By taking advantage of high-throughput next-generation sequencing (NGS) technology, we screened miRNAs in from seven different M. rosenbergii miRNA libraries. During this process we were able to identify novel miRNAs and DEMs for the first time in M. rosenbergii. We further conducted miRNA expression profile analysis and the functional annotation of DEMs by Gene Ontology (GO) and Kyoto Encyclopedia of Genes and Genomes (KEGG) to explore potential roles of miRNAs in gonadal development. The results from this study provide valuable information regarding the regulatory roles of miRNAs in gonadal development and reproductive control in M. rosenbergii.

Results

Identification of miRNAs from M. rosenbergii

We constructed seven cDNA libraries of small RNAs from early-middle (ET) and late (LT) developing testis; early (EO), middle (MO) and late developing (LO) ovaries; and male (MS) and female (FS) somata. A total of 19,316,857; 30,914,458; 51,441,365; 31,871,854; 29,986,842; 29,092,334; and 25,530,458 raw reads were initially generated from the seven libraries, respectively. After filtering out low quality sequences, there were 17,837,427; 26,153,111; 41,516,524; 27,583,544; 26,887,205; 24,940,628; and 22,053,365 clean reads remaining in the corresponding libraries. By comparing the small RNA sequences with those sequences in the Rfam, non-coding RNAs in all of the libraries were categorized into rRNA, snRNA, tRNA, known miRNA and those without annotation (Table 1). As shown in Table 1, most of the small RNAs were unannotated with a range from 10,003,331 to 34,476,353 sequences, implying that small RNA information is still underdeveloped for decapod species. After removing the repeat reads, known and novel miRNAs were retrieved from each library as shown in Table 2. A total of 1,954 known and 129 novel miRNAs were obtained. The highest number of the known miRNAs was found in the ET library, while three ovary libraries generated the highest number of novel miRNAs, displaying 49, 46, and 44 novel miRNAs, respectively. To get a rudimentary understanding for the distribution of the miRNA among seven libraries, we further analyzed the data using box-whisker plot (Fig. 1).

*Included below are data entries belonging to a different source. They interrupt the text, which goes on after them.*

Source: an optimization exercise on an open RTL-to-GDS flow (aim: small area, a short achievable clock period and few clock cycles). Production flows keep margins and buffers that such runs may drop.
Only simulation tests tie the RTL to the original design; equivalence was not proved.
No activity file was given, so power comes from the tool's default toggle rates.

==> run C: inputs <==
Design dab_fv, start of the top module:
module dab_fv (
    input  wire        clk,
    input  wire        rst,           
    input  wire        req_valid,
    output wire        req_ready,
    input  wire [31:0] req_cw,
    input  wire [63:0] req_opa,
    input  wire [63:0] req_opb,
    output reg         rsp_valid,
    output reg  [3:0]  rsp_status,
    output reg  [63:0] rsp_res
);
==> flow/config.mk <==
export PLATFORM = sky130hd
export DESIGN_NAME = dab_fv
export DESIGN_NICKNAME = dab_fv
export VERILOG_FILES = /design/flow/design.v
export SDC_FILE = /design/flow/constraint.sdc
export NUM_CORES = 4
export LEC_CHECK = 0
export CAP_MARGIN = 30
export CELL_PAD_IN_SITES_DETAIL_PLACEMENT = 1
export CELL_PAD_IN_SITES_GLOBAL_PLACEMENT = 2
export CORE_MARGIN = 2
export CORE_UTILIZATION = 20
export CTS_CLUSTER_DIAMETER = 100
export CTS_CLUSTER_SIZE = 20
export PLACE_DENSITY = 0.45
export SLEW_MARGIN = 40
==> flow/constraint.sdc <==
create_clock -name core_clock -period 12.0 [get_ports {clk}]
set_input_delay 2.4000 -clock core_clock [delete_from_list [all_inputs] [get_ports {clk}]]
set_output_delay 2.4000 -clock core_clock [all_outputs]
set_load 0.01 [all_outputs]
standard.sh (not shown) runs the stock make flow with config.mk's settings and CLKGATE_MAP_FILE= SYNTH_SCRIPT=/design/flow/synth_recipe.tcl, a recipe that flattens the netlist after the stock synthesis.
==> flow/flow/run.sh <==
#!/bin/bash
set -euo pipefail
bash standard.sh SETUP_SLACK_MARGIN=9 finish > layout.log 2>&1
==> run P: changes against run C <==
--- a/flow/design.v
+++ b/flow/design.v
@@ -159,22 +159,18 @@
     reg  [3:0]  q_mq;            
     genvar gk;
     wire [10:0] wr_end  = {1'b0, bbwr} + {4'd0, q_cw[6:0]};
     wire        e_cmd   = q_valid & (op_left == 4'd0);
     wire        wr_ok   = e_cmd & q_cmd[C_WR] & ~q_wbad & ~q_wovf;
     wire        bb_zero = rst_q | (e_cmd & q_cmd[C_BRST]);
-    wire [10:0] nx_bbwr = bb_zero ? 11'd0 : wr_ok ? wr_end : {1'b0, bbwr};
-    wire [10:0] nx_free = 11'd512 - nx_bbwr;
-    wire [10:0] cs_a    = {1'b0, req_opa[9:0]};
-    wire [10:0] cs_b    = {1'b0, req_opb[9:0]};
-    wire [10:0] cs_c    = ~nx_bbwr;
-    wire [10:0] cs_s    = cs_a ^ cs_b ^ cs_c;
-    wire [11:0] cs_y    = {(cs_a & cs_b) | (cs_a & cs_c) | (cs_b & cs_c), 1'b0};
-    wire [12:0] cs_t    = {2'b00, cs_s} + {1'b0, cs_y};
-    wire        i_rbad  = (|req_opa[63:10]) | (|req_opb[63:10]) | (cs_t[12:11] != 2'b00);
-    wire        i_wovf  = {4'd0, iw[6:0]} > nx_free;
+    wire [10:0] i_sum   = {1'b0, req_opa[9:0]} + {1'b0, req_opb[9:0]};
+    wire        i_rbad  = (|req_opa[63:10]) | (|req_opb[63:10]) |
+                          (bb_zero ? (i_sum != 11'd0) : wr_ok ? (i_sum > wr_end) : (i_sum > {1'b0, bbwr}));
+    wire [10:0] i_wend0 = {1'b0, bbwr} + {4'd0, iw[6:0]};
+    wire [10:0] i_wend1 = wr_end + {4'd0, iw[6:0]};
+    wire        i_wovf  = ~bb_zero & (wr_ok ? (i_wend1 > 11'd512) : (i_wend0 > 11'd512));
     wire [2:0]  i_sid   = iw[2:0];
     wire        i_fwd   = q_valid & q_cmd[C_MCFG] & (q_cw[7:3] == 5'd0) &
                           ~(q_cw[8] & (q_opa[2:0] != 3'd0)) & (q_cw[2:0] == i_sid);
     wire [9:0]  i_plen  = rst_q ? 10'd0 : i_fwd ? (q_opa_hi ? 10'd1023 : q_opa[9:0]) : sc_plen[i_sid];
     wire        i_phc   = ~rst_q & (i_fwd ? q_cw[8] : sc_hc[i_sid]);
     wire        i_pcfgd = ~rst_q & (i_fwd | sc_cfgd[i_sid]);
==> flow/flow/run.sh (replaced) <==
#!/bin/bash
set -euo pipefail
bash standard.sh SETUP_SLACK_MARGIN=7.5 finish > layout.log 2>&1
==> qor summary <==
| metric | run P | run C |
|---|---|---|
| Core Rows | 273 | 272 |
| Met1 track demand over resource in global routing | 0.2715 | 0.2732 |
| Power Sequential | 11.6 mW | 11.7 mW |
| Power per standard cell area | 252.4 mW/mm2 | 264.3 mW/mm2 |
| Run status | no timing/DRC/antenna violations | no timing/DRC/antenna violations |
| Area of the multi-input gates | 0.04477 mm2 | 0.05002 mm2 |
| Pin count of the biggest net entering global routing | 126 | 80 |
| Hold Crit Start | g_st[2]$_DFF_P_ | f_ficnew$_SDFF_PP0_ |
| Flip-flop and latch share of the layout cell area | 0.4969 | 0.4541 |
| Adder-cell share of the synthesized area | 0.02548 | 0.02344 |
| Cell area after layout | 0.1316 mm2 | 0.1446 mm2 |
| Worst-Skew Late Latency | 0.97 ns | 0.95 ns |
| Required time of the worst setup path | 12.78 ns | 12.80 ns |
| Switching pwr | 14.24 mW | 16.05 mW |
| Non-clock buffering overhead in the final layout | 0.04988 | 0.09643 |
| Total chip power | 33.22 mW | 38.22 mW |
| Routed wirelength normalized by instance count | 33.75 um | 34.03 um |
| Last weighted congestion value of the routability-driven placer | 0.8688 | 0.8669 |
| Logic depth of the worst path, buffers included | 16 | 11 |
Testbench counts of run C, summed over its fixed seeds: cycles 4,569.
Testbench counts of run P, summed over its fixed seeds: cycles 4,569.

[separate check: timing with driven ports]
The flow's constraints put no driver on any port. The routed layouts listed below were extracted and timed again, unchanged, in two steps.
Step 1 sets driving cells, clkbuf_16 on the clock port and buf_2 on the other inputs (assumed; they add their load-dependent delay and slew).
Step 2 moves the port delays by t, midway between the first and last clock arrival at a register: inputs arrive t later, outputs are due t later. That takes back most of the time a late clock gives input paths.
Slacks: no drivers / after step 1 / after step 2; pairs: no drivers / after step 1.
run	t, ns	setup slack, ns	worst setup path at the end
run C	1.047	7.853 / 7.950 / 6.902	input to register
run P	1.054	7.358 / 7.445 / 6.391	input to register
After both steps setup and hold are still met in every run listed. For run P, which loses most, drivers alone change the setup slack by +0.087 ns; drivers and shift together by -0.967 ns.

Table 1 Distribution of reads in theseven small RNA libraries.
Table 2 Numbers of known and novel miRNAs in seven small RNA libraries.
Figure 1
figure 1

Box-whisker plot of miRNA expression among seven libraries. ET, early-middle testis; LT, late testis; EO, early ovary; MO, middle ovary; LO, late ovary; MS, male somata; and FS, female somata.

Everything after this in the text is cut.